- TASK TO COMPLETE:
Repeat exactly the line containing "localparam logic [ROW_W-1:0] TOP_ROW" and every line after it in the entries, and nothing besides.

- Saved data entries:
Start of Block
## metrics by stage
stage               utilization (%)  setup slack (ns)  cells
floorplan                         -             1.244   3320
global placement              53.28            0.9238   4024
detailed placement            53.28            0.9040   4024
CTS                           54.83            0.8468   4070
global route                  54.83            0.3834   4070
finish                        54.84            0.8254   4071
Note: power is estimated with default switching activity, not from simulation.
$ cat src/rtl/pulse_channel.sv
module pulse_channel
  import pulse_pkg::*;
#(
  parameter int PW   = PERIOD_W,
  parameter int VW   = VOL_W,
  parameter int MINP = MIN_PERIOD
) (
  input  logic          clk,
  input  logic          rst_n,
  input  logic          apu_ce,
  input  logic          wr_en,
  input  logic [1:0]    wr_addr,
  input  logic [7:0]    wr_data,
  input  logic [VW-1:0] vol_in,
  input  logic          len_nz,
  input  logic          sweep_mute,
  output logic [VW-1:0] sample,
  output logic          env_restart,
  output logic          len_load,
  output logic [4:0]    len_index
);
  logic [1:0]    duty;
  logic [PW-1:0] period;
  logic          restart;
  logic          advance;
  logic          seq_bit;
  logic          audible;

  pulse_regs #(.PW(PW)) u_regs (
    .clk(clk), .rst_n(rst_n), .wr_en(wr_en), .wr_addr(wr_addr),
    .wr_data(wr_data), .duty(duty), .period(period), .restart(restart)
  );

  pulse_timer #(.PW(PW)) u_timer (
    .clk(clk), .rst_n(rst_n), .apu_ce(apu_ce), .period(period), .advance(advance)
  );

  pulse_seq #(.SW(STEP_W)) u_seq (
    .clk(clk), .rst_n(rst_n), .advance(advance), .restart(restart),
    .duty(duty), .seq_bit(seq_bit)
  );

  assign audible     = seq_bit && !sweep_mute && len_nz && (period >= PW'(MINP));
  assign sample      = audible ? vol_in : '0;
  assign env_restart = restart;
  assign len_load    = restart;
  assign len_index   = wr_data[7:3];

  p_gate_r8: assert property (@(posedge clk) disable iff (!rst_n)
    (sweep_mute || !len_nz || period < PW'(MINP)) |-> (sample == '0));
  p_reset_r1: assert property (@(posedge clk)
    !rst_n |=> (sample == '0));
endmodule

$ cat config.mk
export PLATFORM = sky130hd
export DESIGN_NAME = pulse_channel
export DESIGN_NICKNAME = d
export VERILOG_FILES = /design/src/rtl/pulse_pkg.sv /design/src/rtl/pulse_regs.sv /design/src/rtl/pulse_timer.sv /design/src/rtl/pulse_seq.sv /design/src/rtl/pulse_channel.sv
export SDC_FILE = /design/constraint.sdc
export NUM_CORES = 1
export LEC_CHECK = 0
export CORE_AREA = 10 10 57 82
export CTS_CLUSTER_SIZE = 16
export DETAILED_ROUTE_END_ITERATION = 8
export DIE_AREA = 0 0 67 92
export DONT_BUFFER_PORTS = 1
export PLACE_DENSITY_LB_ADDON = 0.15
export SYNTH_ARGS = -nofsm -noshare
export SYNTH_HDL_FRONTEND = slang
export SYNTH_SLANG_ARGS = --single-unit
$ cat constraint.sdc
create_clock -name clk -period 2.1 [get_ports clk]
set_input_delay 0.42 -clock clk [delete_from_list [all_inputs] [get_ports clk]]
set_output_delay 0.42 -clock clk [all_outputs]
set_load 0.01 [all_outputs]
===== config.mk =====
export PLATFORM = sky130hd
export DESIGN_NAME = play_addr_seq
export DESIGN_NICKNAME = d
export VERILOG_FILES = /design/src/rtl/play_seq_pkg.sv /design/src/rtl/row_stepper.sv /design/src/rtl/pair_slot.sv /design/src/rtl/seg_control.sv /design/src/rtl/play_addr_seq.sv
export SDC_FILE = /design/constraint.sdc
export NUM_CORES = 1
export LEC_CHECK = 0
export ABC_AREA = 0
export BUFFER_PORTS_ARGS = -buffer_cell sky130_fd_sc_hd__buf_2
export CAP_MARGIN = 20
export CORE_MARGIN = 2
export CORE_UTILIZATION = 23
export DETAILED_ROUTE_END_ITERATION = 16
export PLACE_DENSITY_LB_ADDON = 0.25
export SLEW_MARGIN = 20
export SYNTH_ARGS = -nofsm -noshare
export SYNTH_HDL_FRONTEND = slang
export SYNTH_SLANG_ARGS = --single-unit

===== constraint.sdc =====
create_clock -name clk -period 2.3 [get_ports clk]
set_input_delay 0.23 -clock clk [delete_from_list [all_inputs] [get_ports clk]]
set_output_delay 0.23 -clock clk [all_outputs]
set_load 0.05 [all_outputs]

===== src/rtl/play_seq_pkg.sv =====
`timescale 1ns/1ps
package play_seq_pkg;
  localparam int unsigned DEF_ROW_W     = 11;
  localparam int unsigned DEF_WRAP_BASE = 16;

  typedef enum logic {
    ST_IDLE = 1'b0,
    ST_RUN  = 1'b1
  } run_state_e;
endpackage


===== src/rtl/row_stepper.sv =====
`timescale 1ns/1ps
module row_stepper #(
  parameter int unsigned ROW_W     = play_seq_pkg::DEF_ROW_W,
  parameter int unsigned WRAP_BASE = play_seq_pkg::DEF_WRAP_BASE
) (
  input  logic [ROW_W-1:0] cur,
  output logic [ROW_W-1:0] nxt
);
  localparam logic [ROW_W-1:0] TOP_ROW  = '1;
  localparam logic [ROW_W-1:0] WRAP_ROW = ROW_W'(WRAP_BASE);

  always_comb begin
    if (cur == TOP_ROW) nxt = WRAP_ROW;
    else                nxt = cur + 1'b1;
  end


  always_comb begin
    wrap_floor_chk: assert ((cur < WRAP_ROW) || (nxt >= WRAP_ROW));
  end
endmodule


===== src/rtl/pair_slot.sv =====
`timescale 1ns/1ps
module pair_slot #(
  parameter int unsigned ROW_W = play_seq_pkg::DEF_ROW_W
) (
  input  logic             clk,
  input  logic             rst_n,
  input  logic             load,
  input  logic             take,
  input  logic [ROW_W-1:0] in_first,
  input  logic [ROW_W-1:0] in_last,
  output logic [ROW_W-1:0] out_first,
  output logic [ROW_W-1:0] out_last,
  output logic             full
);
  always_ff @(posedge clk or negedge rst_n) begin
    if (!rst_n) begin
      full      <= 1'b0;
      out_first <= '0;
      out_last  <= '0;
    end else begin
      if (load) begin
        full      <= 1'b1;
        out_first <= in_first;
        out_last  <= in_last;
      end else if (take) begin
        full <= 1'b0;
      end
    end
  end


  load_sets_full_chk: assert property (@(posedge clk) disable iff (!rst_n)
    load |=> full);

  take_clears_chk: assert property (@(posedge clk) disable iff (!rst_n)
    (take && !load) |=> !full);
endmodule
End of Block
- SOLUTION FOR THIS EXERCISE:
  localparam logic [ROW_W-1:0] TOP_ROW  = '1;
  localparam logic [ROW_W-1:0] WRAP_ROW = ROW_W'(WRAP_BASE);

  always_comb begin
    if (cur == TOP_ROW) nxt = WRAP_ROW;
    else                nxt = cur + 1'b1;
  end


  always_comb begin
    wrap_floor_chk: assert ((cur < WRAP_ROW) || (nxt >= WRAP_ROW));
  end
endmodule


===== src/rtl/pair_slot.sv =====
`timescale 1ns/1ps
module pair_slot #(
  parameter int unsigned ROW_W = play_seq_pkg::DEF_ROW_W
) (
  input  logic             clk,
  input  logic             rst_n,
  input  logic             load,
  input  logic             take,
  input  logic [ROW_W-1:0] in_first,
  input  logic [ROW_W-1:0] in_last,
  output logic [ROW_W-1:0] out_first,
  output logic [ROW_W-1:0] out_last,
  output logic             full
);
  always_ff @(posedge clk or negedge rst_n) begin
    if (!rst_n) begin
      full      <= 1'b0;
      out_first <= '0;
      out_last  <= '0;
    end else begin
      if (load) begin
        full      <= 1'b1;
        out_first <= in_first;
        out_last  <= in_last;
      end else if (take) begin
        full <= 1'b0;
      end
    end
  end


  load_sets_full_chk: assert property (@(posedge clk) disable iff (!rst_n)
    load |=> full);

  take_clears_chk: assert property (@(posedge clk) disable iff (!rst_n)
    (take && !load) |=> !full);
endmodule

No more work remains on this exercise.